Ambassador condemns 'slinging mud' and 'rumors' about China

China Daily
Li Jiayao
2022-03-17 10:27:35
Chinese Ambassador to the US Qin Gang. [Photo provided to]

Chinese Ambassador to the United States Qin Gang has hit back at the "disinformation" about China's alleged prior knowledge of Russia's military action in Ukraine as well as the "rumors" about Moscow seeking military assistance from China, saying that all of these claims serve the purpose of "slinging mud" at China.

In an opinion piece titled "Where We Stand in Ukraine" published in The Washington Post on Tuesday, the diplomat fully explained China's position on the Ukraine crisis and dispelled rumors that were recently spread by some US officials.

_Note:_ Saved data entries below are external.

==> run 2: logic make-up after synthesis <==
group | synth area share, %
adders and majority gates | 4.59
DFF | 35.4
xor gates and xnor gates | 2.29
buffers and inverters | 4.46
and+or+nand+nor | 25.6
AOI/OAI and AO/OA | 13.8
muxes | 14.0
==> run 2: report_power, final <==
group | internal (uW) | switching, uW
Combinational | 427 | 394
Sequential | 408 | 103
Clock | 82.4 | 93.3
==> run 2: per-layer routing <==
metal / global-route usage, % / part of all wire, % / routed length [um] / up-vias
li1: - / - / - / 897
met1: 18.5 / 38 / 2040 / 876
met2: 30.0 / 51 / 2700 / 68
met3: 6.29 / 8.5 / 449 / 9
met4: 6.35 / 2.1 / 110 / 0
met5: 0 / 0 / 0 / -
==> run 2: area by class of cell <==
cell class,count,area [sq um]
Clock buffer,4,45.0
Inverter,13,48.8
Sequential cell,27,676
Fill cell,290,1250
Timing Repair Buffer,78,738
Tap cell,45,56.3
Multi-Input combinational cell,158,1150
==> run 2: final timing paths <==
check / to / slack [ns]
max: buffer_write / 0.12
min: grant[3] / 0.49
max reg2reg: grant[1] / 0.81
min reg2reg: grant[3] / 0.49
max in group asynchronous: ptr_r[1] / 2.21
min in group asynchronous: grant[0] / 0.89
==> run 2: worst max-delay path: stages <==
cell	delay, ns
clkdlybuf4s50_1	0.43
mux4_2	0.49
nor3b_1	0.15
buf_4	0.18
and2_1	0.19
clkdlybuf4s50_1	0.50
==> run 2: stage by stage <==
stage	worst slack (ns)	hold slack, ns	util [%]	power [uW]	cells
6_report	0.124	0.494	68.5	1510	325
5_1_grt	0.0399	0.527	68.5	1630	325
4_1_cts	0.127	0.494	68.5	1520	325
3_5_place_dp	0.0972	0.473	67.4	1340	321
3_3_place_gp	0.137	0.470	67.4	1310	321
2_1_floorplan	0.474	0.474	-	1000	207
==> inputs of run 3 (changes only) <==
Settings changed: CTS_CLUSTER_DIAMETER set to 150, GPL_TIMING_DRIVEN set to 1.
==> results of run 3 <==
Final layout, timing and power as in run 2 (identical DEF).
$ cat src/rtl/input_dir_ctrl.sv
// input_dir_ctrl: synchronise, debounce and priority-encode buttons into a heading with move strobes
module input_dir_ctrl #(
  parameter logic [15:0] DEBOUNCE_CYCLES = 16'd50000,
  parameter logic [23:0] REPEAT_CYCLES = 24'd0,
  parameter logic ALLOW_REVERSE = 1'b0,
  parameter logic [3:0] INIT_DIR = 4'b0001
) (
  input logic clk,
  input logic rst_n,
  input_dir_ctrl_if.slave bus
);
  localparam int CW = $clog2(int'(DEBOUNCE_CYCLES) + 1);
  localparam logic [CW-1:0] DB_MAX = CW'(DEBOUNCE_CYCLES);
  typedef enum logic {IDLE, HOLD} state_t;
  logic [1:0] rst_q;
  logic rst_i_n;
  logic [3:0] raw, s1, s2, btn_q, move_dir, enc_q, cur_q, cur_n, opp;
  logic [23:0] rcnt, rcnt_n;
  logic issue, dv_q, dv_n;
  state_t state, state_n;
  always_ff @(posedge clk or negedge rst_n)
    if (!rst_n) rst_q <= 2'b00;
    else rst_q <= {rst_q[0], 1'b1};
  assign rst_i_n = rst_q[1];
  assign raw = {bus.lbtn, bus.dbtn, bus.ubtn, bus.rbtn};
  always_ff @(posedge clk or negedge rst_i_n)
    if (!rst_i_n) {s2, s1} <= '0;
    else {s2, s1} <= {s1, raw};
  // a level is accepted only after it has disagreed with btn_state for DEBOUNCE_CYCLES+1 edges
  for (genvar i = 0; i < 4; i++) begin : g_db
    logic [CW-1:0] cnt;
    logic st;
    always_ff @(posedge clk or negedge rst_i_n)
      if (!rst_i_n) begin
        cnt <= '0;
        st <= 1'b0;
      end else if (s2[i] == st) cnt <= '0;
      else if (cnt == DB_MAX) begin
        cnt <= '0;
        st <= s2[i];
      end else cnt <= cnt + CW'(1);
    assign btn_q[i] = st;
  end
  assign move_dir = btn_q[1] ? 4'b0010 : btn_q[2] ? 4'b0100 : btn_q[0] ? 4'b0001 : btn_q[3] ? 4'b1000 : 4'b0000;
  assign opp = {cur_q[0], cur_q[1], cur_q[2], cur_q[3]};
  always_comb begin
    state_n = state;
    rcnt_n = rcnt;
    issue = 1'b0;
    if (state == IDLE) begin
      if (move_dir != 4'b0) begin
        state_n = HOLD;
        rcnt_n = '0;
        issue = 1'b1;
      end
    end else if (move_dir == 4'b0) state_n = IDLE;
    else if (move_dir != enc_q) begin
      rcnt_n = '0;
      issue = 1'b1;
    end else if (REPEAT_CYCLES != 24'd0) begin
      issue = rcnt == REPEAT_CYCLES - 24'd1;
      rcnt_n = issue ? '0 : rcnt + 24'd1;
    end
    dv_n = issue && (ALLOW_REVERSE || move_dir != opp);
    cur_n = dv_n ? move_dir : cur_q;
  end
  always_ff @(posedge clk or negedge rst_i_n)
    if (!rst_i_n) begin
      state <= IDLE;
      rcnt <= '0;
      enc_q <= '0;
      cur_q <= INIT_DIR;
      dv_q <= 1'b0;
    end else begin
      state <= state_n;
      rcnt <= rcnt_n;
      enc_q <= move_dir;
      cur_q <= cur_n;
      dv_q <= dv_n;
    end
  assign bus.btn_state = btn_q;
  assign bus.move_dir = move_dir;
  assign bus.cur_dir = cur_q;
  assign bus.dir_valid = dv_q;
endmodule
$ cat src/flat_wrapper.sv
// flat-port wrapper written by rule: the top's interface ports become plain ports
module input_dir_ctrl_flat 
#(
  parameter logic [15:0] DEBOUNCE_CYCLES = 16'd50000,
  parameter logic [23:0] REPEAT_CYCLES = 24'd0,
  parameter logic ALLOW_REVERSE = 1'b0,
  parameter logic [3:0] INIT_DIR = 4'b0001
)
  (clk, rst_n, bus_ubtn, bus_dbtn, bus_rbtn, bus_lbtn, bus_btn_state, bus_move_dir, bus_cur_dir, bus_dir_valid);
  input_dir_ctrl_if bus_i ();
  input logic clk;
  input logic rst_n;
  input wire logic [$bits(bus_i.ubtn)-1:0] bus_ubtn;
  input wire logic [$bits(bus_i.dbtn)-1:0] bus_dbtn;
  input wire logic [$bits(bus_i.rbtn)-1:0] bus_rbtn;
  input wire logic [$bits(bus_i.lbtn)-1:0] bus_lbtn;
  output wire logic [$bits(bus_i.btn_state)-1:0] bus_btn_state;
  output wire logic [$bits(bus_i.move_dir)-1:0] bus_move_dir;
  output wire logic [$bits(bus_i.cur_dir)-1:0] bus_cur_dir;
  output wire logic [$bits(bus_i.dir_valid)-1:0] bus_dir_valid;
  assign bus_i.ubtn = bus_ubtn;
  assign bus_i.dbtn = bus_dbtn;
  assign bus_i.rbtn = bus_rbtn;
  assign bus_i.lbtn = bus_lbtn;
  assign bus_btn_state = bus_i.btn_state;
  assign bus_move_dir = bus_i.move_dir;
  assign bus_cur_dir = bus_i.cur_dir;
  assign bus_dir_valid = bus_i.dir_valid;
  input_dir_ctrl #(.DEBOUNCE_CYCLES(DEBOUNCE_CYCLES), .REPEAT_CYCLES(REPEAT_CYCLES), .ALLOW_REVERSE(ALLOW_REVERSE), .INIT_DIR(INIT_DIR)) u_core (.clk(clk), .rst_n(rst_n), .bus(bus_i));
endmodule
$ cat config.mk
export PLATFORM = sky130hd
export DESIGN_NAME = input_dir_ctrl_flat
export DESIGN_NICKNAME = d
export VERILOG_FILES = /design/src/rtl/input_dir_ctrl_if.sv /design/src/rtl/input_dir_ctrl.sv /design/src/flat_wrapper.sv
export SDC_FILE = /design/constraint.sdc
export NUM_CORES = 1
export LEC_CHECK = 0
export BUFFER_PORTS_ARGS = -buffer_cell sky130_fd_sc_hd__buf_2
export CAP_MARGIN = 20
export CORE_MARGIN = 2
export CORE_UTILIZATION = 55
export CTS_CLUSTER_DIAMETER = 40
export DETAILED_ROUTE_END_ITERATION = 7
export PLACE_DENSITY_LB_ADDON = 0.12
export SLEW_MARGIN = 40
export SYNTH_ARGS = -nofsm -noshare
export SYNTH_HDL_FRONTEND = slang
export SYNTH_SLANG_ARGS = --single-unit
$ cat constraint.sdc
create_clock -name clk -period 2.8 [get_ports clk]
set_input_delay 0 -clock clk [delete_from_list [all_inputs] [get_ports clk]]
set_output_delay 0 -clock clk [all_outputs]
set_load 0.05 [all_outputs]
<file path="src/rtl/demux_1to16_reg.sv">
// -----------------------------------------------------------------------------
// demux_1to16_reg
//
// Registered 1-to-N streaming demultiplexer. One WIDTH-bit word per cycle
// arrives on a single valid/ready source and is steered to one of N sinks.
// Every sink owns a one-entry output slot, so a stalled sink only blocks words
// addressed to itself; traffic to the other channels keeps flowing.
//
// Optional feature:
//   DEMUX_BROADCAST_EN  adds input in_bcast. When in_bcast=1 the word is loaded
//                       into every slot at once (in_sel ignored) and is accepted
//                       only when every slot can take it. When the macro is
//                       undefined there is no in_bcast port and no extra logic.
//
// Parameters:
//   N      number of output channels (>= 2, need not be a power of 2)
//   WIDTH  data word width
//
// Ports:
//   clk        clock, all state changes on the rising edge
//   reset      synchronous active-high reset; clears every slot (flag and data)
//   in_data    input word
//   in_sel     destination channel index
//   in_valid   source offers a word
//   in_ready   demux accepts the word this cycle (combinational)
//   in_bcast   (DEMUX_BROADCAST_EN only) load the word into every channel
//   out_data   per-channel slot contents, registered
//   out_valid  per-channel slot full
//   out_ready  per-channel sink accepts
// -----------------------------------------------------------------------------
module demux_1to16_reg #(
  parameter int N     = 16,
  parameter int WIDTH = 8
) (
  input  logic                      clk,
  input  logic                      reset,
  input  logic [WIDTH-1:0]          in_data,
  input  logic [$clog2(N)-1:0]      in_sel,
  input  logic                      in_valid,
  output logic                      in_ready,
`ifdef DEMUX_BROADCAST_EN
  input  logic                      in_bcast,
`endif
  output logic [N-1:0][WIDTH-1:0]   out_data,
  output logic [N-1:0]              out_valid,
  input  logic [N-1:0]              out_ready
);

  localparam int SEL_W = $clog2(N);

  logic [N-1:0]            full_q, full_d;
  logic [N-1:0][WIDTH-1:0] data_q, data_d;

  logic [N-1:0] sel_hit;    // one-hot decode of in_sel; all-zero when out of range
  logic [N-1:0] slot_free;  // slot can take a word this cycle (empty or draining)
  logic [N-1:0] load;       // slots written on this edge
  logic         in_ready_uni;
  logic         fire;

  // Decoding against every legal index (rather than comparing in_sel < N)
  // makes an out-of-range select fall out naturally as "no channel hit",
  // which both blocks in_ready and prevents any slot write.
  always_comb begin
    // NOTE: every signal assigned in always_comb gets a default first so no
    // path leaves it unassigned and no latch is inferred.
    sel_hit = '0;
    for (int i = 0; i < N; i++) begin
      sel_hit[i] = (in_sel == SEL_W'(i));
    end
  end

  // A slot accepts when empty, or when its current word leaves on this same
  // edge; the latter gives one word per cycle per channel.
  assign slot_free    = ~full_q | out_ready;
  assign in_ready_uni = |(sel_hit & slot_free);

`ifdef DEMUX_BROADCAST_EN
  assign in_ready = in_bcast ? (&slot_free) : in_ready_uni;
  assign fire     = in_valid & in_ready;
  assign load     = fire ? (in_bcast ? {N{1'b1}} : sel_hit) : '0;
`else
  assign in_ready = in_ready_uni;
  assign fire     = in_valid & in_ready;
  assign load     = fire ? sel_hit : '0;
`endif

  // Next state: a loaded slot is full with the new word; otherwise a slot
  // stays full only while its sink is not taking it, and data is held.
  always_comb begin
    full_d = load | (full_q & ~out_ready);
    data_d = data_q;
    for (int i = 0; i < N; i++) begin
      if (load[i]) begin
        data_d[i] = in_data;
      end
    end
  end

  // Data slots are reset along with the flags so an idle channel reads 0
  // after reset; reset has priority, so nothing is captured in a reset cycle.
  always_ff @(posedge clk) begin
    // NOTE: sequential state uses non-blocking assignments so every register
    // samples the pre-edge values regardless of statement order.
    if (reset) begin
      full_q <= '0;
      data_q <= '0;
    end else begin
      full_q <= full_d;
      data_q <= data_d;
    end
  end

  assign out_valid = full_q;
  assign out_data  = data_q;

endmodule

</file>
<file path="config.mk">
export PLATFORM = sky130hd
export DESIGN_NAME = demux_1to16_reg
export DESIGN_NICKNAME = d
export VERILOG_FILES = /design/src/rtl/demux_1to16_reg.sv
export SDC_FILE = /design/constraint.sdc
export NUM_CORES = 1
export LEC_CHECK = 0
export CAP_MARGIN = 30
export CORE_MARGIN = 5
export CORE_UTILIZATION = 40
export DETAILED_ROUTE_END_ITERATION = 12
export PLACE_DENSITY = 0.77
export SLEW_MARGIN = 0
export SYNTH_ARGS = -nofsm -noshare
export SYNTH_HDL_FRONTEND = slang
export SYNTH_SLANG_ARGS = --single-unit
</file>
<file path="constraint.sdc">
create_clock -name clk -period 3.7 [get_ports clk]
set_clock_uncertainty 0.05 [all_clocks]
set_input_delay 0.74 -clock clk [delete_from_list [all_inputs] [get_ports clk]]
set_output_delay 0.74 -clock clk [all_outputs]
set_load 0.005 [all_outputs]
</file>
==> flow_summary.json <==
{
  "status": "finished clean",
  "setup_viol": 0,
  "r2r-start": "out_valid[7]$_SDFF_PP0_",
  "grt_max_degree": 81,
  "finalMaxSlewViolations": 0,
  "synth_top_family_by_area": "multiplexers",
  "die_height_um": 130.2,
  "antennaDiodeCount": 0,
  "nFillCells": 1222,
  "synthAdderAreaFrac_pct": 0,
  "crit_fanout": 9,
  "clkSlewWorstSetupHoldPaths_ns": 0.06,
  "ys.flop_type": "dfxtp_1",
  "yosys.area_share.simple_pct": 20.81,
  "route.detailed.drc": 0,
  "postLayoutCellArea_um2": 8259,
  "reg2reg_slack_ns": 1.48,
  "layoutNonFillerInstCount": 892,
  "start_util_pct": 40.21,
  "avgSynthCellArea_um2": 10.78,
  "p_leak_nw": 3.617,
  "r2r_cells": 6,
  "clk_path_buf_depth": 2,
  "rows": 44,
  "io_buffer_count": 175,
  "worstHoldPathType": "reg -> reg",
  "synthArstFlopShare_pct": 0,
  "whs_path_depth": 2,
  "place.gp.congestion": 0.8354,
  "syn_inst": 536,
  "fin_setup_tns_ns": 0,
  "finalCriticalPeriod_ns": 3.605,
  "cts_tree": "built",
  "root_buffer": "clkbuf_16",
  "fp.coreArea_um2": 14370,
  "fmax_mhz": 277.4,
  "grt_pass1_wl_um": 25440,
  "viasPerCell": 4.956,
  "grt_pass1_vias": 4554,
  "critPathArrivalTime_ns": 2.82,
  "synth_area_um2": 5778,
  "hold_start": "out_data[126]$_SDFFE_PP0P_",
  "peakVddDrop_v": 0.0002793,
  "start_kind": "input pin",
  "vias": 4421,
  "whs_ns": 0.4233,
  "synth-seq-area-share_pct": 49.89,
  "rsz0062_at_grt": "no",
  "clk_latency_ns": 0.42,
  "dp.cells": 860,
  "ys_ff_latch": 144,
  "postCtsSetupRepairBufs": 0,
  "setup.worst_path.class": "in -> out",
  "end_kind": "output port",
  "hold_viol_final": 0,
  "fin_nets": 726,
  "max_cap_viol_count": 0,
  "wirelength_um": 16570,
  "antenna_found_initial": 0,
  "cts_htree_levels": 4,
  "grt-ovfl-total": 0,
  "r2r_end": "out_data[118]$_SDFFE_PP0P_",
  "synth_xor_area_share_pct": 0,
  "drive_gt1_share_pct": 7.062,
  "tightest_slew_ns": 0.9812,
  "period_share_pct": 97.44,
  "syn-num-nets": 567,
  "numCtsBuffers": 17,
  "hold_end": "out_data[126]$_SDFFE_PP0P_",
  "synth_edf_count": 0,
  "placed_area_um2": 7592,
  "area_delta_synth_final_pct": 42.94,
  "synth-compound-area-share_pct": 2.274,
  "power.total_w": 0.003685,
  "wl_per_cell_um": 18.58,
  "cts.sinks": 144,
  "yosys_warnings": 0,
  "ios": 176,
  "relSlewSlack_pct": 34.59,
  "first_pass_iters": 4,
  "hpwlAfterDp_um": 11430,
  "grt_usage_pct": 19.82,
  "synth.distinct_cells": 31,
  "postRouteAntennaNets": 0,
  "power.density_nw_per_um2": 446.1,
  "yosys-mux-area-fraction_pct": 22.87,
  "cp.required_ns": 2.91,
  "dieArea_um2": 16950,
  "die_width_um": 130.2,
  "first_iter_violations": 252
}
## what timing repair did
item                                    CTS  global route
endpoints found under the setup margin    0             1
endpoints found under the hold margin     0             0
hold buffers                              0             0
resized for setup                         0             4
## how the worst max path moves through the flow
stage                     cells after the start      start  endpoint
after floorplan                               6  in_sel[2]  in_ready
after global placement                        7  in_sel[1]  in_ready
after detailed placement                      7  in_sel[1]  in_ready
after CTS                                     7  in_sel[1]  in_ready
after global routing                          7  in_sel[1]  in_ready
final                                         7  in_sel[1]  in_ready
## cell usage in the layout (no fill, tap or decap), types with 2 or more instances in the layout
| master | netlist | layout |
|---|---|---|
| clkinv_2 | 0 | 3 |
| nand2_1 | 4 | 4 |
| dfxtp_1 | 144 | 144 |
| nand3_1 | 7 | 7 |
| inv_1 | 2 | 2 |
| and2_1 | 3 | 2 |
| buf_4 | 15 | 10 |
| a21oi_1 | 16 | 16 |
| clkbuf_8 | 0 | 3 |
| clkbuf_1 | 25 | 2 |
| clkdlybuf4s50_1 | 0 | 174 |
| clkbuf_16 | 0 | 17 |
| bufinv_16 | 0 | 5 |
| nand2b_1 | 144 | 144 |
| mux2i_1 | 132 | 132 |
| nor2_1 | 11 | 10 |
| nand4_1 | 13 | 13 |
## state kept, by name, indices dropped and copies added (netlist names)
register	count
out_data	128
out_valid	16
## cells in the mapped netlist, types with 2 or more instances
| cell type | number | share of area, % |
|---|---|---|
| dfxtp_1 | 144 | 50 |
| and2_1 | 3 | 0.32 |
| nand2b_1 | 144 | 16 |
| buf_2 | 2 | 0.17 |
| inv_1 | 2 | 0.13 |
| a21oi_1 | 16 | 1.4 |
| nor2_1 | 11 | 0.71 |
| nand3_1 | 7 | 0.61 |
| clkbuf_1 | 25 | 1.6 |
| buf_4 | 15 | 1.9 |
| nand2_1 | 4 | 0.26 |
| mux2i_1 | 132 | 23 |
| nand4_1 | 13 | 1.4 |
## layout make-up
class | count | area [um2] | area share [%]
well taps | 184 | 230.2 | 2.787
clock buffers | 22 | 474.2 | 5.742
inverters | 2 | 7.507 | 0.09090
clock inverters | 10 | 181.4 | 2.197
multi-input cells | 346 | 2666 | 32.28
flip-flops and latches | 144 | 2883 | 34.90
repair buffers | 184 | 1817 | 22.00
## critical path, stage by stage
cell and delay, ns:
clkdlybuf4s50_1 0.62, nor2b_4 0.25, nand2_1 0.08, o22a_2 0.28, nand3_4 0.12, o21bai_1 0.13, clkdlybuf4s50_1 0.58
## cell families (layout without fill, tap and decap cells)
kind of cell	count (synthesis)	after routing
muxes	132	132
buffers and inverters	46	218
AOI/OAI and AO/OA	22	22
and+or+nand+nor	192	192
DFF	144	144
## metrics by stage
step	util, %	worst slack, ns
3_3_place_gp	52.84	0.1492
5_1_grt	57.48	0.01510
6_report	57.48	0.09457
3_5_place_dp	52.84	0.04947
2_1_floorplan	-	1.230
4_1_cts	57.40	0.03181
## per-layer routing
metal | share of wire, % | vias to the layer above | global-route usage, % | wire (um)
li1 | - | 2119 | - | -
met5 | 0 | - | 0 | 0
met4 | 1.4 | 0 | 6.296 | 237
met1 | 44 | 2132 | 25.02 | 7236
met3 | 8.4 | 21 | 7.573 | 1395
met2 | 46 | 149 | 31.38 | 7705
## where the power goes
| group | internal [W] | switching, W | total, W | leakage (nW) |
|---|---|---|---|---|
| sequential | 0.00157 | 0.00000970 | 0.00158 | 1.16 |
| combinational | 0.000117 | 0.000115 | 0.000232 | 2.14 |
| clock | 0.00125 | 0.000628 | 0.00188 | 0.320 |
| total | 0.00293 | 0.000753 | 0.00368 | 3.62 |
No activity file was read; power rests on OpenSTA's default activity.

Qin's response came as unidentified US officials told the New York Times that China allegedly had prior knowledge of Russia's military action and had demanded Russia delay it until the Beijing 2022 Winter Olympics concluded. Recent rumors claimed that Russia was seeking military assistance from China.

"Let me say this responsibly: Assertions that China knew about, acquiesced to or tacitly supported this war are purely disinformation. All these claims serve only the purpose of shifting blame to and slinging mud at China," the Chinese diplomat said.

Qin underscored the fact that there were more than 6,000 Chinese citizens in Ukraine before the conflict, and that China is the biggest trading partner of both Russia and Ukraine and the largest importer of crude oil and natural gas in the world.

"Conflict between Russia and Ukraine does no good for China," he said. "Had China known about the imminent crisis, we would have tried our best to prevent it."

He also warned Washington against threatening to impose sanctions against Chinese companies on the one hand and seeking China's support and cooperation on the other.

"Threats against Chinese entities and businesses, as uttered by some US officials, are unacceptable. Neither war nor sanctions can deliver peace. Wielding the baton of sanctions at Chinese companies while seeking China's support and cooperation simply won't work," Qin said.

Observers said that amid the worsened ties between Beijing and Washington in recent years, US politicians have used every opportunity to spread disinformation to smear or discredit China in an attempt to make political gains for themselves or have more bargaining power in negotiations with China. They have played such tricks since the COVID-19 pandemic started and did so after the Ukraine crisis broke out, they said.

Just before the meeting between Yang Jiechi, a member of the Political Bureau of the Communist Party of China Central Committee and director of the Office of the Central Commission for Foreign Affairs, and US National Security Advisor Jake Sullivan in Rome, Italy, on Monday, some US officials claimed that Russia had sought military assistance from China.

During the meeting, Yang stressed that China firmly opposes any words and deeds that spread disinformation and distort and smear China's position.

Russian presidential spokesman Dmitry Peskov denied such claims on Monday, saying Russia has not asked China for military help for use in Ukraine. Commenting on the same claim, Chinese Foreign Ministry spokesman Zhao Lijian said the US' practice is nothing short of spreading disinformation.

"The US has been creating and spreading disinformation from time to time. This is neither professional nor ethical, still less responsible. By doing so, the US will further lose the trust of the world," Zhao said at a regular news conference on Monday.

What the US should do is deeply reflect upon its role in the evolving situation of the Ukraine crisis, and do more things that can help to ease the situation, he added.